• [What you should do]: State, as a bare number, how many lines below contain "Instruction".

• [Provided data]:
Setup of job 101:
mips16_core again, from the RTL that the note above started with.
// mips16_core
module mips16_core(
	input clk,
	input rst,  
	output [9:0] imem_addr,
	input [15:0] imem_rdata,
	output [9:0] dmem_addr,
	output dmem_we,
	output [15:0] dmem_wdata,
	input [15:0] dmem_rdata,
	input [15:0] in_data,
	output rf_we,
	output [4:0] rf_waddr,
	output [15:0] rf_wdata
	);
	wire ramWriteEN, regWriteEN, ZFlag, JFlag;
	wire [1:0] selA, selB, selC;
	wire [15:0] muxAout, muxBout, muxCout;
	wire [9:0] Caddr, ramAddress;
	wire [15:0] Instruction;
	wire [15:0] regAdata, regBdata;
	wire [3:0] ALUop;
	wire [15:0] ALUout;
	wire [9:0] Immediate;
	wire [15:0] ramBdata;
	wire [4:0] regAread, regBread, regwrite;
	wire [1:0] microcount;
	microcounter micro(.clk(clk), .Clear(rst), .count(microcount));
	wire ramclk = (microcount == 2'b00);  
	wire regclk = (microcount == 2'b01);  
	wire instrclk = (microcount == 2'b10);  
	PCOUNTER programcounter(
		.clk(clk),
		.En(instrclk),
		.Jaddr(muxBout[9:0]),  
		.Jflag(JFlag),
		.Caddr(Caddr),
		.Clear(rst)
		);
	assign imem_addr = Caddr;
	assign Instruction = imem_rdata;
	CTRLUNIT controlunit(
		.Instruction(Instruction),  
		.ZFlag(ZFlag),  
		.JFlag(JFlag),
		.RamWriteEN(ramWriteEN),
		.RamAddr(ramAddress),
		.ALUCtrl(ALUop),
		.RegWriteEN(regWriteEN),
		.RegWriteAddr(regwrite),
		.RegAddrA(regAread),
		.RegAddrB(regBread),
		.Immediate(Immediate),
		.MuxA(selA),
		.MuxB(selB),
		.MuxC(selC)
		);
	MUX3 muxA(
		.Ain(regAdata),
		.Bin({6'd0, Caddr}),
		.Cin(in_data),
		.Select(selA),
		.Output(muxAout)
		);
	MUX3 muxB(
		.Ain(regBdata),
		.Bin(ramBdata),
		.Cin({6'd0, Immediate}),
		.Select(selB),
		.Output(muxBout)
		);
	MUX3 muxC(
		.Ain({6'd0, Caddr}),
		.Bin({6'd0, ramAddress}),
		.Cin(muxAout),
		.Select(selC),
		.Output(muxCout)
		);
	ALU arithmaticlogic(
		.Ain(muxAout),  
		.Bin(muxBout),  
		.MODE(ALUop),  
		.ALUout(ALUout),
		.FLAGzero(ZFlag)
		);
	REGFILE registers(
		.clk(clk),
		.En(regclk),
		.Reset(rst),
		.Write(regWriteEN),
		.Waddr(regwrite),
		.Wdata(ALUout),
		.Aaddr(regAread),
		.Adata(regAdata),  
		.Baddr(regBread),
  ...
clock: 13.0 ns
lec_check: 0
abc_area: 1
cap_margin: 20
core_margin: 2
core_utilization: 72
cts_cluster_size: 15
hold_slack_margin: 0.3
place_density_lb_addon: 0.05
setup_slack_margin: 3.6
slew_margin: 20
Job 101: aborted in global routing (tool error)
## branch umber
==> flow/design.v (excerpt) <==
module SuperBallPickupMasterRotaryChampionDeluxe5(
	input LeftA,
	input LeftB,
	input RightA,
	input RightB,
	input LeftA2,
	input LeftB2,
	input RightA2,
	input RightB2,
	input wire clk,			 
	input wire reset,			 
	output wire [6:0] seg,	 
	output wire [3:0] an,	 
	output wire dp,			 
	output wire [2:0] red,	 
	output wire [2:0] green, 
	output wire [1:0] blue,	 
	output wire hsync,		 
	output wire vsync,			 
	output resetOut
	);
wire segclk;
wire dclk;
assign dp = 1;
wire [15:0] posx;
wire [15:0] posy;
wire [15:0] posx2;
wire [15:0] posy2;
wire moved1;
wire moved2;
RotaryEncoders #(12'd100) rot(.clk(clk),.reset(reset), .LeftA(LeftA),.LeftB(LeftB),.RightA(RightA),.RightB(RightB),.result(posx),.result2(posy),.moved(moved1));
RotaryEncoders #(12'd400) rot2(.clk(clk),.reset(reset), .LeftA(LeftA2),.LeftB(LeftB2),.RightA(RightA2),.RightB(RightB2),.result(posx2),.result2(posy2),.moved(moved2));
clockdiv U1(.clk(clk),.clr(reset),.segclk(segclk),.dclk(dclk));
wire [3:0] score1;
wire [3:0] score2;
vga640x480 U3(.clk(clk),.pix_en(~dclk),.moved(moved1 | moved2),.clr(reset),.hsync(hsync),.vsync(vsync), .posx(posx), .posy(posy),  .posx2(posx2), .posy2(posy2), .red(red),.green(green),.blue(blue),.score1(score1),.score2(score2));
Display outputDisp(.clk(clk),.rst(reset),.A(4'b0001),.B(score1),.C(4'b0010),.D(score2),.numOut(seg),.transistor(an));
assign resetOut = reset;
endmodule
Settings: LEC_CHECK=0, ABC_AREA=0, CAP_MARGIN=0, CELL_PAD_IN_SITES_DETAIL_PLACEMENT=2, CELL_PAD_IN_SITES_GLOBAL_PLACEMENT=3, CORE_ASPECT_RATIO=0.85, CORE_MARGIN=5, CORE_UTILIZATION=65, CTS_CLUSTER_SIZE=36, GPL_ROUTABILITY_DRIVEN=1, MIN_ROUTING_LAYER=met1, PLACE_DENSITY_LB_ADDON=0.12, SETUP_SLACK_MARGIN=-0.24, SLEW_MARGIN=15, TNS_END_PERCENT=90; clock period 6.54 ns.
run.sh (not shown) runs the stock make flow with config.mk's settings and CLKGATE_MAP_FILE=.
branch umber did not make it past 3_1_place_gp_skip_io, where a tool error ended it.
Edits applied to the flow inputs when going from branch umber to branch violet:
Settings: removing MIN_ROUTING_LAYER (formerly met1); changing SETUP_SLACK_MARGIN from -0.24 to 0.77; changing CORE_MARGIN from 5 to 2; removing ABC_AREA (formerly 0); removing TNS_END_PERCENT (formerly 90); changing CORE_UTILIZATION from 65 to 40; removing CORE_ASPECT_RATIO (formerly 0.85); changing CAP_MARGIN from 0 to 20; removing GPL_ROUTABILITY_DRIVEN (formerly 1); removing PLACE_DENSITY_LB_ADDON (formerly 0.12); removing CELL_PAD_IN_SITES_DETAIL_PLACEMENT (formerly 2); changing SLEW_MARGIN from 15 to 20; removing CTS_CLUSTER_SIZE (formerly 36); removing CELL_PAD_IN_SITES_GLOBAL_PLACEMENT (formerly 3); changing the clock period (ns, I/O delays scaled along) from 6.54 to 10.1.
Results
Having completed the whole flow, branch violet delivered a layout that passed the timing, design-rule and antenna checks.
For branch umber, the flow was terminated by a tool error in 3_1_place_gp_skip_io and produced no final design.
As far as cell area after synthesis goes, branch umber and branch violet are indistinguishable; the numbers are identical.
Measured against branch violet, the placement row count of branch umber comes out at 0.72 times the reference value.
Total die size ends up higher on branch violet.
Between branch violet and branch umber, the horizontal die dimension is lower for branch umber.

---

Starting RTL as in the previous note.
==> flow/design.v (excerpt) <==
module SuperBallPickupMasterRotaryChampionDeluxe5(
	input LeftA,
	input LeftB,
	input RightA,
	input RightB,
	input LeftA2,
	input LeftB2,
	input RightA2,
	input RightB2,
	input wire clk,			 
	input wire reset,			 
	output wire [6:0] seg,	 
	output wire [3:0] an,	 
	output wire dp,			 
	output wire [2:0] red,	 
	output wire [2:0] green, 
	output wire [1:0] blue,	 
	output wire hsync,		 
	output wire vsync,			 
	output resetOut
	);
export LEC_CHECK = 0
export ABC_AREA = 1
export CAP_MARGIN = 20
export CORE_MARGIN = 2
export CORE_UTILIZATION = 58
export SLEW_MARGIN = 20
create_clock -name core_clock -period 6.52 [get_ports {clk}]
The first run ran to the end with no violations.
run 1:
## badicecream
module badicecream(input         Clk,                 
                             Reset,               
                             frame_clk,           
                input [10:0]   DrawX, DrawY ,    
				input [15:0]   keycode,				  
               	output logic is_BI	,			 
				output logic [10:0] BI_X, BI_Y,
				input logic up_wall, down_wall , left_wall, right_wall,
				output logic [10:0] BI_X_Pos, BI_Y_Pos,
				output logic [5:0] BI_BlkX_Pos, BI_BlkY_Pos
              );
Size in the first run: ~730 cells after synthesis, roughly 68 flip-flops, ~100 I/O pins.
export LEC_CHECK = 0
export CAP_MARGIN = 20
export CORE_MARGIN = 4
export CORE_UTILIZATION = 56
export CTS_CLUSTER_DIAMETER = 253
export CTS_CLUSTER_SIZE = 99
export SETUP_SLACK_MARGIN = 0.2
export SLEW_MARGIN = 20
export TNS_END_PERCENT = 10
create_clock -name core_clock -period 8.0 [get_ports {Clk}]
run.sh (not shown) runs the stock make flow with config.mk's settings and CLKGATE_MAP_FILE=.
Input-level comparison between run 2 and run 1:
Settings: CORE_MARGIN: 4 -> 2; CORE_UTILIZATION: 56 -> 12; CTS_CLUSTER_SIZE: 99 -> unset; TNS_END_PERCENT: 10 -> unset; CTS_CLUSTER_DIAMETER: 253 -> unset; the clock period (ns, I/O delays scaled along): 8.0 -> 8.45.
Notes after the runs:
The final layout from run 2, which completed every stage, passed the timing, DRC and antenna checks at the end of the flow.
Run 1 finished every step from synthesis to the final layout, and the layout passed the timing, DRC and antenna checks.
Run 2 vs run 1: placed wire-length estimate after detailed placement up by more than a quarter
Per the comparison of run 2 with run 1, number of buffers other than clock buffers in the final layout moved down, total power moved up, clock power moved up.
Run 2: share of the cycle needed by the critical path after routing 1.1 points below run 1
Compared with run 1, run 2 ends up with more cell area.
Buffering overhead ends up lower on run 2.
Of the two values seen for start point of the critical path, DrawY[1] was produced by run 1 and DrawY[6] by run 2.
Comparing run 2 and run 1, the lower signed area change from the synthesized netlist to the final layout was measured on run 1.
Inputs modified between run 2 and run 3:
Settings: SETUP_SLACK_MARGIN: 0.2 -> unset; CORE_UTILIZATION: 12 -> 40; SLEW_MARGIN: 20 -> 40; the clock period (ns, I/O delays scaled along): 8.45 -> 11.9.
Findings:
Run 3 completed end to end with timing, DRC and antenna clean. Run 3 -> run 2: level count of the clock H-tree delta 0, exact match. Diff run 2 -> run 3: routed wire length now sits lower, total power now sits lower, final area now sits lower.
### run 3 -> run 4
Settings: SETUP_SLACK_MARGIN: unset -> 0.2; CORE_UTILIZATION: 40 -> 28; SLEW_MARGIN: 40 -> 20; the clock period (ns, I/O delays scaled along): 11.9 -> 8.15.
Run 4: done, clean on timing, DRC and antenna. Comparing run 4 and run 3, the lower clock share of power is on run 4. Between run 4 and run 3, the difference in hold slack is negligible. In the tables for run 4 and run 3, share of total power in sequential cells reads lower with run 4. Register-to-register slack, run 4 and run 3, lower one = run 4. Amount of wire on met2 after detailed routing: run 4 and run 3 compared, higher one is run 3. Taking run 3 as the reference, in run 4 total power density per cell area saw an increase; total power went up 0.00032 W; utilization of the core after routing decreased 13 points; routed wire length climbed about 1.2%; sequential share of layout area now smaller. Run comparison: run 4 critical path's slowest cell or4_4; run 3 critical path's slowest cell or4b_2.
Edits applied to the flow inputs when going from run 4 to run 5:
Settings: a change of CORE_UTILIZATION from 28 to 72; an added PLACE_DENSITY of 0.4; an added CTS_CLUSTER_DIAMETER of 391; a change of the clock period (ns, I/O delays scaled along) from 8.15 to 4.01.
The log for run 5 ends in 3_5_place_dp with error DPL-0038, so the run never completed.
Looking at die boundary height, run 5 sits below run 4.
~same synthesized area in run 5 and run 4
The die of run 5 is smaller than the one used in run 4.
In the reports for run 5 and run 4, the smaller floorplan core area belongs to run 5.

* * *

## tundra
badicecream again, from the RTL that the note above started with.
Settings: LEC_CHECK=0, CAP_MARGIN=20, CORE_MARGIN=2, CORE_UTILIZATION=46, CTS_CLUSTER_DIAMETER=210, CTS_CLUSTER_SIZE=100, MAX_ROUTING_LAYER=met5, PLACE_DENSITY=0.91, SLEW_MARGIN=20, TNS_END_PERCENT=15; clock period 9.0 ns.
Modified inputs, yarrow compared to tundra
Settings: CTS_CLUSTER_DIAMETER now 116, was 210; PLACE_DENSITY no longer set, was 0.91; CORE_UTILIZATION now 63, was 46; CORE_ASPECT_RATIO now 1.05, previously not set; CTS_CLUSTER_SIZE no longer set, was 100; the clock period (ns, I/O delays scaled along) now 5.39, was 9.0.
### Flow results
yarrow -> stages 100% | layout checks FAIL | setup timing. yarrow against tundra: switching power as a share of total power went up by 8.1 points; setup slack went down by 1.72 ns; global routing met2 resource utilization went up by 42 points; non-clock buffer contribution to total cell area went up by 9.8 points; design area went up by about 17%. When yarrow is measured against tundra, its die size turns out 3700 um^2 lower. Row number of antenna violations at the first check in global routing: yarrow higher / tundra lower. Global-route wire length before repair ended up about 60% higher on yarrow than on tundra. Compared with tundra, yarrow shows count of plain and timing-repair buffers in the layout that has gone up by more than 100%.
What harbor does differently from yarrow at the input level:
Settings: a deleted TNS_END_PERCENT that had been 15; a deleted MAX_ROUTING_LAYER that had been met5; a deleted CTS_CLUSTER_DIAMETER that had been 116; a deleted CORE_ASPECT_RATIO that had been 1.05; a change of CORE_UTILIZATION from 63 to 52; an added SETUP_SLACK_MARGIN of 0.2; a change of the clock period (ns, I/O delays scaled along) from 5.39 to 5.91.
Finished, but not clean: harbor, with setup timing. Diff yarrow -> harbor: detailed-route wire length on metal 1 has decreased, number of signal-net buffers in the layout shows an increase of 2, sequential share of power has decreased. harbor vs. yarrow: multi-input combinational area share went down by 1.4 points; switching share of power went down by 7.0 points.
==> inputs of 12-24 <==
==> flow/design.v <==
module shifter(in, shift, out);
  input [15:0] in;
  input [1:0] shift;
  output reg [15:0] out;
  always @(*) begin
    case(shift)
      2'b00: out = in;   
      2'b01: out = in << 1;   
      2'b10: out = in >> 1;   
      2'b11: out = {in[15], in[15:1]};   
      default: out = {16{1'bx}};    
    endcase
  end
endmodule
module ALU(ain, bin, alu_op, out, status);
  input [15:0] ain, bin;
  input [1:0] alu_op;
  output [15:0] out;
  output [2:0] status;
  ALU_result result(ain, bin, alu_op, out);  
  ALU_status result_status(ain, bin, out, status);  
endmodule
`timescale 1 ps / 1 ps
module chris_slave (
		input  wire [3:0]  avs_s0_address,      
		input  wire        avs_s0_read,         
		output wire [31:0] avs_s0_readdata,     
		input  wire        avs_s0_write,        
		input  wire [31:0] avs_s0_writedata,    
		output wire        avs_s0_waitrequest,  
		input  wire        clock_clk,           
		input  wire        reset_reset,         
		output wire        LEDR                 
	);
	reg [31:0] reg_out;
	assign avs_s0_readdata = reg_out;
   reg			Reg_Status_Read;
   reg			Reg_Status_Write;
	reg 			reg_write_done;
	reg 			reg_read_done;
   reg [31:0] 		reg_value[8:0];
	reg 				led_out;
	reg [31:0] reg_res;
   assign avs_s0_waitrequest = Reg_Status_Read&Reg_Status_Write;
	assign LEDR = led_out;
	reg reg_module_caculation_end;
	reg reg_modue_caculating_start;
	reg reg_module_end;
	reg reg_module_start;
   convolution_core instance_convolution(.clk(clock_clk),
	.reset(reset_reset),
	.value0(reg_value[0]),
	.value1(reg_value[1]),
	.value2(reg_value[2]),
	.value3(reg_value[3]),
	.value4(reg_value[4]),
	.value5(reg_value[5]),
	.value6(reg_value[6]),
	.value7(reg_value[7]),
	.value8(reg_value[8]),
	.caculating_start(reg_modue_caculating_start),
	.caculating_done(reg_module_caculation_end),
	.res_done(reg_module_end),
	.ret(reg_res)
	);
	 reg [3:0] reg_current_status, reg_next_status;
	 parameter IDLE = 4'b0001;
    parameter CALCULATING = 4'b0010;
    parameter WAITTING = 4'b0100;
    parameter FINISH = 4'b1000;
	 always@(posedge clock_clk)
    begin
        if(reset_reset)
            reg_current_status <= IDLE;
        else
            reg_current_status <= reg_next_status;
    end
    always@(reg_current_status or reg_read_done or reg_module_caculation_end or reg_write_done or reset_reset)
    begin
        if(reset_reset)
            reg_next_status = IDLE;
        else
        begin
            case(reg_current_status)
                IDLE:reg_next_status = reg_read_done?CALCULATING:IDLE;
                CALCULATING:reg_next_status = reg_module_caculation_end?WAITTING:CALCULATING;
                WAITTING:reg_next_status = reg_write_done?FINISH:WAITTING;
                FINISH: reg_next_status = IDLE;
                default: reg_next_status = IDLE;
            endcase
        end
    end
	 always@(posedge clock_clk) begin
		if (reset_reset) begin
			led_out <= 1'b0;
			reg_module_start<= 1'b0;
			reg_module_end	<= 1'b0;
			reg_modue_caculating_start <= 1'b0;
		end else begin
		case(reg_current_status)
			IDLE: begin
				reg_module_start<= 1'b0;
				reg_module_end	<= 1'b0;
				reg_modue_caculating_start <= 1'b0;
			end
			CALCULATING: begin
				led_out <= 1'b1;
				reg_module_start <= 1'b1;
				reg_modue_caculating_start <= 1'b1;
			end
			WAITTING:begin
				reg_modue_caculating_start <= 1'b0;
				reg_module_end <= 1'b1;
			end
			FINISH:begin
				reg_module_start <= 1'b0;
				reg_module_end	<= 1'b0;
				reg_modue_caculating_start <= 1'b0;
				led_out <= 1'b0;
			end
			default:begin
			end
		endcase
	 end 
	 end
	always @(posedge clock_clk)
	  if (reset_reset) begin
			Reg_Status_Write <= 1'b1;
			reg_read_done <= 1'b0;
			reg_value[0] <= 32'h00000000;
			reg_value[1] <= 32'h00000000;
			reg_value[2] <= 32'h00000000;
			reg_value[3] <= 32'h00000000;
			reg_value[4] <= 32'h00000000;
			reg_value[5] <= 32'h00000000;
			reg_value[6] <= 32'h00000000;
			reg_value[7] <= 32'h00000000;
			reg_value[8] <= 32'h00000000;			
	  end else if (!avs_s0_waitrequest && avs_s0_write) begin
			case (avs_s0_address[3:0])
				4'b0000: reg_value[0] <= avs_s0_writedata;
				4'b0001: reg_value[1] <= avs_s0_writedata;
				4'b0010: reg_value[2] <= avs_s0_writedata;
				4'b0011: reg_value[3] <= avs_s0_writedata;
				4'b0100: reg_value[4] <= avs_s0_writedata;
				4'b0101: reg_value[5] <= avs_s0_writedata;
				4'b0110: reg_value[6] <= avs_s0_writedata;
				4'b0111: reg_value[7] <= avs_s0_writedata;
				4'b1000:begin
					reg_value[8] <= avs_s0_writedata;
					reg_read_done <= 1'b1;  
				end
			endcase		
			Reg_Status_Write <= 1'b1;
	  end else if (avs_s0_waitrequest && avs_s0_write)begin
			Reg_Status_Write <= 1'b0;
	  end else begin
			if(reg_module_end) begin
				reg_read_done <= 1'b0;
			end 
			Reg_Status_Write <= 1'b1;	
	  end
   always @(posedge clock_clk)
	if (reset_reset) begin
		Reg_Status_Read <= 1'b1;	
		reg_write_done <= 1'b0;
		reg_out <= 32'hffffffff;
	end else if (!avs_s0_waitrequest && avs_s0_read) begin
		Reg_Status_Read <= 1'b1;
		reg_write_done <= 1'b1;	
	end else if(avs_s0_waitrequest && avs_s0_read && reg_current_status == WAITTING) begin
		case (avs_s0_address[3:0])
				4'b0000: reg_out <= reg_value[0];
				4'b0001: reg_out <= reg_value[1];
				4'b0010: reg_out <= reg_value[2];
				4'b0011: reg_out <= reg_value[3];
				4'b0100: reg_out <= reg_value[4];
				4'b0101: reg_out <= reg_value[5];
				4'b0110: reg_out <= reg_value[6];
				4'b0111: reg_out <= reg_value[7];
				4'b1000: reg_out <= reg_value[8];
				4'b1001: reg_out <= reg_res;
			default:reg_out <= 32'hffffffff;
		endcase
		Reg_Status_Read <= 1'b0;	
	end else begin
		Reg_Status_Read <= 1'b1;
		if (reg_module_end) begin
			reg_write_done <= 1'b0;
		end
	end
endmodule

• [Expected output]: 3